*WHAT TO PRODUCE:* Your answer should be every line of the entries that has the string "before" in it.

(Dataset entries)
<file path="src/rtl/sclg_pkg.sv">
package sclg_pkg;

   typedef enum logic [2:0] {
      PH_OFF  = 3'd0,
      PH_LEAD = 3'd1,
      PH_IDLE = 3'd2,
      PH_HIGH = 3'd3,
      PH_LOW  = 3'd4
   } phase_t;

endpackage

</file>
<file path="src/rtl/sclg_counter.sv">
module sclg_counter #(
   parameter int W = 17
) (
   input  logic         clk,
   input  logic         rst_n,
   input  logic         clr,
   input  logic         inc,
   output logic [W-1:0] q
);
   localparam logic [W-1:0] ONE = W'(1);

   always_ff @(posedge clk or negedge rst_n) begin
      if (!rst_n)
         q <= '0;
      else if (clr)
         q <= '0;
      else if (inc)
         q <= q + ONE;
   end
endmodule

</file>
<file path="src/rtl/sclg_idle_timer.sv">
module sclg_idle_timer #(
   parameter int W = 16
) (
   input  logic         clk,
   input  logic         rst_n,
   input  logic         run,
   input  logic [W-1:0] limit,
   output logic         reached
);
   localparam logic [W-1:0] ONE = W'(1);
   logic [W-1:0] q;

   // saturating: stops at the limit so a long idle never wraps
   always_ff @(posedge clk or negedge rst_n) begin
      if (!rst_n)
         q <= '0;
      else if (!run)
         q <= '0;
      else if (q < limit)
         q <= q + ONE;
   end

   assign reached = (q >= limit);
endmodule

</file>
<file path="src/rtl/sclg_phase_fsm.sv">
module sclg_phase_fsm
   import sclg_pkg::*;
(
   input  logic   clk,
   input  logic   rst_n,
   input  logic   en,
   input  logic   bit_req,
   input  logic   bus_ok,
   input  logic   term,
   output phase_t ph,
   output phase_t ph_nxt
);
   always_comb begin
      ph_nxt = ph;
      if (!en) begin
         ph_nxt = PH_OFF;
      end else begin
         unique case (ph)
            PH_OFF:  ph_nxt = PH_LEAD;
            PH_LEAD: if (term) ph_nxt = PH_IDLE;
            PH_IDLE: if (bit_req && bus_ok) ph_nxt = PH_HIGH;
            PH_HIGH: if (term) ph_nxt = PH_LOW;
            PH_LOW:  if (term) ph_nxt = bit_req ? PH_HIGH : PH_IDLE;
            default: ph_nxt = PH_OFF;
         endcase
      end
   end

   always_ff @(posedge clk or negedge rst_n) begin
      if (!rst_n)
         ph <= PH_OFF;
      else
         ph <= ph_nxt;
   end
endmodule

</file>
<file path="src/rtl/sclg_timing.sv">
module sclg_timing
   import sclg_pkg::*;
#(
   parameter int CW       = 16,
   parameter int EDGE_PAD = 19,
   parameter int STRETCH  = 1
) (
   input  logic          clk,
   input  logic          rst_n,
   input  logic          en,
   input  logic          bit_req,
   input  logic          scl_in,
   input  logic [CW-1:0] hi_cnt,
   input  logic [CW-1:0] rx_cnt,
   input  logic [CW-1:0] lo_cnt,
   input  logic [CW-1:0] tx_cnt,
   input  logic [CW-1:0] free_cnt,
   input  logic [CW-1:0] lead_cnt,
   output logic          scl_out,
   output logic          sample_stb,
   output logic          launch_stb,
   output logic          bit_done,
   output logic          bus_free
);
   // one spare bit so count + pad never wraps
   localparam int PW = CW + 1;
   localparam logic [PW-1:0] PAD_V = PW'(EDGE_PAD);

   generate
      if (CW < 2) begin : g_bad_cw
         $error("sclg_timing: CW must be at least 2");
      end
      if (EDGE_PAD < 0 || EDGE_PAD >= (1 << CW)) begin : g_bad_pad
         $error("sclg_timing: EDGE_PAD out of range for CW");
      end
      if (STRETCH != 0 && STRETCH != 1) begin : g_bad_str
         $error("sclg_timing: STRETCH must be 0 or 1");
      end
   endgenerate

   phase_t        ph, ph_nxt;
   logic [PW-1:0] cnt;
   logic [PW-1:0] ph_len;
   logic [PW:0]   cnt_inc;
   logic          line_hi;
   logic          adv;
   logic          timed;
   logic          term;
   logic          cnt_clr;
   logic          idle_run;
   logic          idle_reached;
   logic          bus_ok;

   // variant: whether a held-low line freezes the high phase
   generate
      if (STRETCH != 0) begin : g_stretch
         assign line_hi = scl_in;
      end else begin : g_no_stretch
         assign line_hi = 1'b1;
      end
   endgenerate

   always_comb begin
      unique case (ph)
         PH_LEAD: ph_len = {1'b0, lead_cnt};
         PH_HIGH: ph_len = {1'b0, hi_cnt} + PAD_V;
         PH_LOW:  ph_len = {1'b0, lo_cnt} + PAD_V;
         default: ph_len = '0;
      endcase
   end

   assign timed   = (ph == PH_LEAD) || (ph == PH_HIGH) || (ph == PH_LOW);
   assign adv     = (ph == PH_HIGH) ? line_hi : 1'b1;
   assign cnt_inc = {1'b0, cnt} + {{PW{1'b0}}, 1'b1};
   assign term    = timed && adv && (cnt_inc >= {1'b0, ph_len});
   assign cnt_clr = (ph_nxt != ph) || !timed;

   assign idle_run = (ph == PH_IDLE) && scl_in;
   assign bus_ok   = idle_run && idle_reached;

   sclg_phase_fsm i_fsm (
      .clk     (clk),
      .rst_n   (rst_n),
      .en      (en),
      .bit_req (bit_req),
      .bus_ok  (bus_ok),
      .term    (term),
      .ph      (ph),
      .ph_nxt  (ph_nxt)
   );

   sclg_counter #(.W(PW)) i_phase_cnt (
      .clk   (clk),
      .rst_n (rst_n),
      .clr   (cnt_clr),
      .inc   (adv),
      .q     (cnt)
   );

   sclg_idle_timer #(.W(CW)) i_idle (
      .clk     (clk),
      .rst_n   (rst_n),
      .run     (idle_run),
      .limit   (free_cnt),
      .reached (idle_reached)
   );

   assign scl_out    = (ph != PH_LOW);
   assign sample_stb = (ph == PH_HIGH) && adv && (cnt == {1'b0, rx_cnt});
   assign launch_stb = (ph == PH_LOW) && (cnt == {1'b0, tx_cnt});
   assign bit_done   = (ph == PH_LOW) && term;
   assign bus_free   = bus_ok;

endmodule

</file>
<file path="config.mk">
export PLATFORM = sky130hd
export DESIGN_NAME = sclg_timing
export DESIGN_NICKNAME = d
export VERILOG_FILES = /design/src/rtl/sclg_pkg.sv /design/src/rtl/sclg_counter.sv /design/src/rtl/sclg_idle_timer.sv /design/src/rtl/sclg_phase_fsm.sv /design/src/rtl/sclg_timing.sv
export SDC_FILE = /design/constraint.sdc
export NUM_CORES = 1
export LEC_CHECK = 0
export BUFFER_PORTS_ARGS = -buffer_cell sky130_fd_sc_hd__buf_2
export CAP_MARGIN = 20
export CORE_ASPECT_RATIO = 0.9
export CORE_MARGIN = 1
export CORE_UTILIZATION = 54
export CTS_CLUSTER_DIAMETER = 60
export CTS_CLUSTER_SIZE = 20
export DETAILED_ROUTE_END_ITERATION = 10
export HOLD_SLACK_MARGIN = 0.06
export PLACE_DENSITY_LB_ADDON = 0.12
export SLEW_MARGIN = 15
export SYNTH_ARGS = -nofsm -noshare
export SYNTH_HDL_FRONTEND = slang
export SYNTH_SLANG_ARGS = --single-unit
</file>
<file path="constraint.sdc">
create_clock -name clk -period 5.5 [get_ports clk]
set_input_delay 1.1 -clock clk [delete_from_list [all_inputs] [get_ports clk]]
set_output_delay 1.1 -clock clk [all_outputs]
set_load 0.1 [all_outputs]
</file>
; After elaboration in Yosys (flattened, before gate mapping)
; Index checks and enable logic that the tools add are counted.
; W data, S select, Z words.
[classes]
addsub = 5
magnitude_cmp = 3
eq_ne = 9
muxes = 13
reduce_logical = 15
[op_table]
columns = cell, count
row1 = $pmux W17 S3, 1
row2 = $add A16 B5 Y17 const B, 2
row3 = $eq A17 B16 Y1, 2
row4 = $mux W17, 2
row5 = $mux W16, 2
row6 = $add A17 B1 Y18 const B, 1
row7 = $ge A18 B17 Y1, 1
row8 = $add A17 B1 Y17 const B, 1
row9 = $add A16 B1 Y16 const B, 1
row10 = $ge A16 B16 Y1, 1
row11 = $lt A16 B16 Y1, 1
row12 = $mux W3, 5
row13 = $pmux W3 S5, 1
row14 = $logic_and A1 B1 Y1, 9
row15 = $eq A3 B2 Y1 const B, 2
row16 = $eq A3 B1 Y1 const B, 1
row17 = $eq A3 B3 Y1 const B, 1
row18 = $logic_not A3 Y1, 1
row19 = $logic_or A1 B1 Y1, 3
row20 = $ne A3 B3 Y1, 1
row21 = $ne A3 B3 Y1 const B, 1
row22 = $mux W1, 2
row23 = $ne A2 B2 Y1 const B, 1
row24 = $reduce_bool A2 Y1, 1
row25 = $logic_not A1 Y1, 1
[word_totals]
regBits = 36
out_inout_bits = 5
wordCells = 48

; Logic depth before layout (Yosys ltp)
[logic_depth]
depth_word = 11
depth_mapped = 21
ltp_nobuf = 17

; Cells and area by module
; From an unflattened synthesis, not the netlist that was laid out.
[hier_totals]
cells_unflattened = 532
hier_area_um2 = 4399.2
[by_module_without_submodules]
columns = mod, instances, cells_each, area_per_inst_um2, seq_area_each_um2
row1 = sclg_timing, 1, 266, 1909.3, 0.0
row2 = sclg_idle_timer, 1, 162, 1437.6, 400.4
row3 = sclg_counter, 1, 85, 872.1, 425.4
row4 = sclg_phase_fsm, 1, 19, 180.2, 75.1

; Least setup slack after synthesis
; Ideal clock, no wire load.
[synth_timing]
path_kind = register to output
start = register i_fsm.ph[1]
end = output bit_done
t_arrival_ns = 4.793
required_time_ns = 4.400
path_slack_ns = -0.393
path_stages_with_launch = 20
path_buffers = 4
cell_sequence = dfrtp_1 buf_2 nor3b_4 inv_1 buf_6 buf_2 mux2i_1 ha_1 o21a_1 nor2_2 nand2_1 xnor2_1 a22oi_1 ha_1 nand4_1 nor3_1 o41a_1 and3b_1 buf_6 nor2_1
[synth_between]
elab_chain_len = 6
[synth_rtl]
columns = item, line_no
row1 = "start, declared", sclg_phase_fsm.sv:10  ; output phase_t ph,
row2 = "start signal, assigned", sclg_phase_fsm.sv:33  ; ph <= ph_nxt;
row3 = branches (longest 5 deep; another with $ge A18 B17 Y1), n/a
row4 = $logic_and A1 B1 Y1 *, sclg_timing.sv:111  ; assign bit_done = (ph == PH_LOW) && term;
row5 = "end, declared", sclg_timing.sv:22  ; output logic bit_done,
; Mark *: on every way between the ends.

; Worst setup path in the final report
; Same ends and word-level chain as after synthesis.

==> metrics.cfg <==
[timing]
rsz0062_at_grt = false
finClkSkew_ns = 0.00312
worstMarginPinSlew_ns = 1.03
fin_crit_ns = 5.25
setup_violations = 0
slew_viol_final = 0
fin_crit_sh = 0.954
setup-tns-final_ns = 0
fmaxAchievable_ghz = 0.191
hold_violations = 0
slew_headroom = 0.316

[drt]
postRouteWirelength_um = 10500
vias_per_cell = 5.81
dr.pass1.iters = 5
vias = 4006
wl_per_cell_um = 15.2
drt_iter0_markers = 254
drc = 0
ant_nets = 0

[job]
cap_violations = 0

[floorplanning]
die_width_um = 92.8
pin_count = 106
core_area_um2 = 7110
rows = 29
dieArea_um2 = 7770
start_util = 0.564
die_y_um = 83.7

[global_route]
grt_pass1_vias = 3886
antenna_found_initial = 0
grt_max_degree = 37
grt_pass1_wl_um = 17700
grt.total_usage = 0.283
overflow = 0

[power]
comb_power_share = 0.226
p_leak_nw = 2.26
power.density_nw_per_um2 = 138
p_clk_frac = 0.357
p_total_uw = 653
seqPwrFrac = 0.417
p_switching_uw = 182
swShare = 0.279
ir_worst_vdd_mv = 0.140
p_int_uw = 471

[clock_network]
root_buffer = clkbuf_8
cts_tree = yes
clock_sinks = 36
cts_buffers = 5
clockBufferDepth = 2
cts.clk_slew.worst_paths_ns = 0.07
htree_num_levels = 2
clock_latency_ns = 0.29

[critical_path]
crit_family = compound AO/OA/AOI/OAI gates
crit_buf_inv = 3
crit_slowest_cell = dfrtp_2
path_class = reg2out
rr_startpoint = i_fsm.ph[1]
worst-endpoint-required_ns = 4.40
endpoint_kind = output pin
crit_arrival_ns = 4.15
timing.critical_path.from = i_fsm.ph[1]
cp-start-kind = flop
critical_path.max_fanout = 15
crit_path_cell_trace = nor3b_4 -> inv_1 -> buf_4 -> mux2i_1 -> ha_1 -> o21a_1 -> nor2_4 -> nand2_1 -> xnor2_1 -> a22oi_1 -> ha_1 -> o21ai_0 -> nor2_1 -> o41a_1 -> and3b_1 -> nor2_2 -> buf_4
max_stage_delay_ns = 0.48

[logic_synthesis]
synth-edff-count = 0
synthCells = 503
yosys_register_bits = 36
syn-num-nets = 640
synth_ff_type = dfrtp_1
syn_area_per_cell_um2 = 7.97
yosysSeqAreaShare = 0.225
yosys_warnings = 0
syn_area_um2 = 4010
synth-async-reset-ratio = 1.00
synth.distinct_cells = 56

[placement]
dp_hpwl_um = 8430
gp_congestion = 0.871
portBuffers = 105

[layout]
n_antenna_cell = 0
drive_gt1_frac = 0.240
fin_nets = 732
fillCellCount = 616
syn2layout_area_growth_pct = 17.8

[status]
status = completed

[min_path]
hold_start = i_idle.q[9]
hp-class = reg2reg

## layout by cell type (no fill, tap or decap), drive strengths merged, types with 2 or more instances in the layout
master | Yosys | routed
and2 | 4 | 4
nand2 | 42 | 42
and3b | 3 | 3
o2bb2ai | 5 | 5
nor2 | 48 | 48
nand3b | 2 | 2
clkbuf | 13 | 6
nand4 | 18 | 18
dfrtp | 36 | 36
a31oi | 2 | 2
or4 | 2 | 2
nor3b | 2 | 2
ha | 36 | 36
a21oi | 28 | 28
a211oi | 2 | 2
xnor2 | 31 | 31
nor2b | 2 | 2
a22oi | 11 | 11
nand2b | 5 | 5
nor3 | 15 | 15
buf | 14 | 112
o22ai | 2 | 2
nor4 | 11 | 11
inv | 25 | 25
or3 | 13 | 13
nand3 | 26 | 26
mux2 | 2 | 2
o21ai | 21 | 21
a21o | 11 | 11
mux2i | 17 | 17
nor4b | 2 | 2
xor2 | 38 | 38
## cell type report
type / instances / area, um2 / share of cell area
tap: 93 / 116 / 0.0247
multi-input combinational: 415 / 2910 / 0.617
inverter: 25 / 93.8 / 0.0199
clock buffer: 6 / 72.6 / 0.0154
sequential: 36 / 903 / 0.191
timing repair buffer: 112 / 584 / 0.124
clock inverter: 2 / 35.0 / 0.00742
## flip-flops by register name, summed over array words and instances (netlist names)
register and flops:
i_phase_cnt.q 17, i_idle.q 16, i_fsm.ph 3
## stage by stage
stage	utilization	worst slack [ns]	cells	hold slack (ns)	cell area [um2]
after floorplan	-	0.0812	503	0.534	4020
after global placement	0.643	0.261	680	0.563	4570
after detailed placement	0.643	0.167	680	0.566	4570
after CTS	0.659	0.0514	688	0.583	4690
after global routing	0.664	0.00865	689	0.617	4720
final	0.664	0.251	689	0.576	4720
## layer usage
layer / GRT usage / vias up / part of all wire
met5: 0 / - / 0
met1: 0.365 / 1870 / 0.44
met3: 0.0510 / 27 / 0.055
li1: - / 1973 / -
met4: 0.0839 / 0 / 0.021
met2: 0.478 / 136 / 0.48
## what timing repair did
item,in CTS,in global routing
endpoints found under the hold margin,0,0
gates resized for setup,1,9
buffers inserted,0,1
hold buffers,0,0
endpoints found under the setup margin,1,1
pin swaps,0,2
## worst min-delay path, stage by stage (launching register included)
cell,delay [ns]
dfrtp_1,0.38
xnor2_1,0.13
nor2_1,0.04
## power by group through the flow
| stage | combinational, mW | clock (mW) | sequential, mW |
|---|---|---|---|
| 3_3_place_gp | 0.139 | 0 | 0.277 |
| 5_1_grt | 0.166 | 0.248 | 0.273 |
| 2_1_floorplan | 0.0793 | 0 | 0.275 |
| 6_report | 0.147 | 0.233 | 0.272 |
| 3_5_place_dp | 0.144 | 0 | 0.277 |
| 4_1_cts | 0.146 | 0.236 | 0.272 |
## cell families (layout without fill, tap and decap cells)
group / count (synthesis) / count (layout) / share of synthesized area
and+or+nand+nor: 199 / 199 / 0.259
xor gates and xnor gates: 69 / 69 / 0.151
AOI/OAI and AO/OA: 92 / 92 / 0.146
muxes: 19 / 19 / 0.0481
DFF: 36 / 36 / 0.225
adders and majority gates: 36 / 36 / 0.112
buffers and inverters: 52 / 145 / 0.0584
## synthesized netlist by cell type (5+ instances only)
cell	count	share of area
nor2_1	47	0.044
nand2_1	42	0.039
xor2_1	38	0.083
dfrtp_1	36	0.22
ha_1	36	0.11
xnor2_1	31	0.068
a21oi_1	28	0.035
inv_1	25	0.023
nand3_1	24	0.030
o21ai_0	21	0.026
nand4_1	18	0.028
mux2i_1	17	0.042
nor3_1	14	0.017
clkbuf_1	13	0.012
a21o_1	11	0.021
a22oi_1	11	0.021
nor4_1	11	0.017
or3_1	10	0.016
buf_2	7	0.0087
nand2b_1	5	0.0078
o2bb2ai_1	5	0.011
## path summary, 6_finish.rpt
check / end / slack (ns) / cells after the start
min reg2reg: i_idle.q[9] / 0.58 / 2
min: i_idle.q[9] / 0.58 / 2
max reg2reg: i_phase_cnt.q[11] / 1.22 / 18
min in group asynchronous: i_phase_cnt.q[4] / 0.91 / 1
max in group asynchronous: i_fsm.ph[1] / 4.01 / 1
max: bit_done / 0.25 / 17
No activity file was read; power rests on OpenSTA's default activity.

*PROBLEM SOLUTION:*
; After elaboration in Yosys (flattened, before gate mapping)
; Logic depth before layout (Yosys ltp)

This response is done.